Extracted records -
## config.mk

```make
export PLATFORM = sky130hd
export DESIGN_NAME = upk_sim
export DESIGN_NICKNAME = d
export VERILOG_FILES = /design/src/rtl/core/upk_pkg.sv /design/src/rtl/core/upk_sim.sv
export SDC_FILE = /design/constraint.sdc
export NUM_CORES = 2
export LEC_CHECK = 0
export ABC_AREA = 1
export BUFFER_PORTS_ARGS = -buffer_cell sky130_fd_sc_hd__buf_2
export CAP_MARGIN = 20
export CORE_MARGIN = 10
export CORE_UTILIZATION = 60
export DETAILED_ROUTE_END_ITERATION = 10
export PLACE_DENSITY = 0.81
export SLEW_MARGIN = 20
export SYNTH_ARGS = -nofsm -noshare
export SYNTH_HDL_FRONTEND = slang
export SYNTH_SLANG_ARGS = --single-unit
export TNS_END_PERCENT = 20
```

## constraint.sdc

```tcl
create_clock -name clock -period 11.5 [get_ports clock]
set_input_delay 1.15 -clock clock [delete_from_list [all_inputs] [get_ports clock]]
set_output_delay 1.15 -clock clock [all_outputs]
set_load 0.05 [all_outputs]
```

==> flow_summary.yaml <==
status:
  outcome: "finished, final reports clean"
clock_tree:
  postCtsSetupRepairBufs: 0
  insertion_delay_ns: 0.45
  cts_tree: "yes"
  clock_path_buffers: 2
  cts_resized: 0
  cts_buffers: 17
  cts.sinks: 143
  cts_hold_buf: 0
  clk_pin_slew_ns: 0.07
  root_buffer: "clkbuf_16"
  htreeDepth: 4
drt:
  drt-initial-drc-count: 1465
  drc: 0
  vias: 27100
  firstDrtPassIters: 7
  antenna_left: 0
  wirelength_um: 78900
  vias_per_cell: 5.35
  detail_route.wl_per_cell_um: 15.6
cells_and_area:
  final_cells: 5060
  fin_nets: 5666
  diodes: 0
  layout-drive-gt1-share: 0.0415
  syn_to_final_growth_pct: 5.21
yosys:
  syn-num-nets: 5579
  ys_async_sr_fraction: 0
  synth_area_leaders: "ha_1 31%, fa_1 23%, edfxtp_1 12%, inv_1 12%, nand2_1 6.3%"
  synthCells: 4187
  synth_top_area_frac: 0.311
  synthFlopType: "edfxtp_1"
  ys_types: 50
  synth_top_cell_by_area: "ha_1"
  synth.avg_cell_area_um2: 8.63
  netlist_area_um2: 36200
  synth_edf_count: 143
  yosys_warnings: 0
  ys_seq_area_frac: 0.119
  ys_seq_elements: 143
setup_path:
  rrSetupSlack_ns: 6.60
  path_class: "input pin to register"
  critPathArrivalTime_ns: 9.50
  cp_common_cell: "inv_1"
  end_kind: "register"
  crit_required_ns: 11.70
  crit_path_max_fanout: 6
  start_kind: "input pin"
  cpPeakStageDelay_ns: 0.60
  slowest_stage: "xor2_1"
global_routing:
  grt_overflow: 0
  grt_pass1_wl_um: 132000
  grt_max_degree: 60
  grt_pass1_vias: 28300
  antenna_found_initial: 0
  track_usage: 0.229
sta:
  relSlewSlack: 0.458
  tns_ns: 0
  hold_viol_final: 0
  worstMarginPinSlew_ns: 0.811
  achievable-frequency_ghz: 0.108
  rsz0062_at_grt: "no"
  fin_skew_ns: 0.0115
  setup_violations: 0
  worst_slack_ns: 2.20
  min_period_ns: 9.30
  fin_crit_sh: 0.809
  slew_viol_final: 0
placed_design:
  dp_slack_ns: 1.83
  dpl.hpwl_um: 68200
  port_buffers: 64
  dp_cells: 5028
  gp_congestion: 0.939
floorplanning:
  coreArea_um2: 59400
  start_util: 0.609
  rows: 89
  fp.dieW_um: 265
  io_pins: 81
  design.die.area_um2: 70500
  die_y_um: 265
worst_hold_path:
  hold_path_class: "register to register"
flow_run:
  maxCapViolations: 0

Directions for this task -
What is needed is a word-for-word copy of the records.

Result of this exercise -
## config.mk

```make
export PLATFORM = sky130hd
export DESIGN_NAME = upk_sim
export DESIGN_NICKNAME = d
export VERILOG_FILES = /design/src/rtl/core/upk_pkg.sv /design/src/rtl/core/upk_sim.sv
export SDC_FILE = /design/constraint.sdc
export NUM_CORES = 2
export LEC_CHECK = 0
export ABC_AREA = 1
export BUFFER_PORTS_ARGS = -buffer_cell sky130_fd_sc_hd__buf_2
export CAP_MARGIN = 20
export CORE_MARGIN = 10
export CORE_UTILIZATION = 60
export DETAILED_ROUTE_END_ITERATION = 10
export PLACE_DENSITY = 0.81
export SLEW_MARGIN = 20
export SYNTH_ARGS = -nofsm -noshare
export SYNTH_HDL_FRONTEND = slang
export SYNTH_SLANG_ARGS = --single-unit
export TNS_END_PERCENT = 20
```

## constraint.sdc

```tcl
create_clock -name clock -period 11.5 [get_ports clock]
set_input_delay 1.15 -clock clock [delete_from_list [all_inputs] [get_ports clock]]
set_output_delay 1.15 -clock clock [all_outputs]
set_load 0.05 [all_outputs]
```

==> flow_summary.yaml <==
status:
  outcome: "finished, final reports clean"
clock_tree:
  postCtsSetupRepairBufs: 0
  insertion_delay_ns: 0.45
  cts_tree: "yes"
  clock_path_buffers: 2
  cts_resized: 0
  cts_buffers: 17
  cts.sinks: 143
  cts_hold_buf: 0
  clk_pin_slew_ns: 0.07
  root_buffer: "clkbuf_16"
  htreeDepth: 4
drt:
  drt-initial-drc-count: 1465
  drc: 0
  vias: 27100
  firstDrtPassIters: 7
  antenna_left: 0
  wirelength_um: 78900
  vias_per_cell: 5.35
  detail_route.wl_per_cell_um: 15.6
cells_and_area:
  final_cells: 5060
  fin_nets: 5666
  diodes: 0
  layout-drive-gt1-share: 0.0415
  syn_to_final_growth_pct: 5.21
yosys:
  syn-num-nets: 5579
  ys_async_sr_fraction: 0
  synth_area_leaders: "ha_1 31%, fa_1 23%, edfxtp_1 12%, inv_1 12%, nand2_1 6.3%"
  synthCells: 4187
  synth_top_area_frac: 0.311
  synthFlopType: "edfxtp_1"
  ys_types: 50
  synth_top_cell_by_area: "ha_1"
  synth.avg_cell_area_um2: 8.63
  netlist_area_um2: 36200
  synth_edf_count: 143
  yosys_warnings: 0
  ys_seq_area_frac: 0.119
  ys_seq_elements: 143
setup_path:
  rrSetupSlack_ns: 6.60
  path_class: "input pin to register"
  critPathArrivalTime_ns: 9.50
  cp_common_cell: "inv_1"
  end_kind: "register"
  crit_required_ns: 11.70
  crit_path_max_fanout: 6
  start_kind: "input pin"
  cpPeakStageDelay_ns: 0.60
  slowest_stage: "xor2_1"
global_routing:
  grt_overflow: 0
  grt_pass1_wl_um: 132000
  grt_max_degree: 60
  grt_pass1_vias: 28300
  antenna_found_initial: 0
  track_usage: 0.229
sta:
  relSlewSlack: 0.458
  tns_ns: 0
  hold_viol_final: 0
  worstMarginPinSlew_ns: 0.811
  achievable-frequency_ghz: 0.108
  rsz0062_at_grt: "no"
  fin_skew_ns: 0.0115
  setup_violations: 0
  worst_slack_ns: 2.20
  min_period_ns: 9.30
  fin_crit_sh: 0.809
  slew_viol_final: 0
placed_design:
  dp_slack_ns: 1.83
  dpl.hpwl_um: 68200
  port_buffers: 64
  dp_cells: 5028
  gp_congestion: 0.939
floorplanning:
  coreArea_um2: 59400
  start_util: 0.609
  rows: 89
  fp.dieW_um: 265
  io_pins: 81
  design.die.area_um2: 70500
  die_y_um: 265
worst_hold_path:
  hold_path_class: "register to register"
flow_run:
  maxCapViolations: 0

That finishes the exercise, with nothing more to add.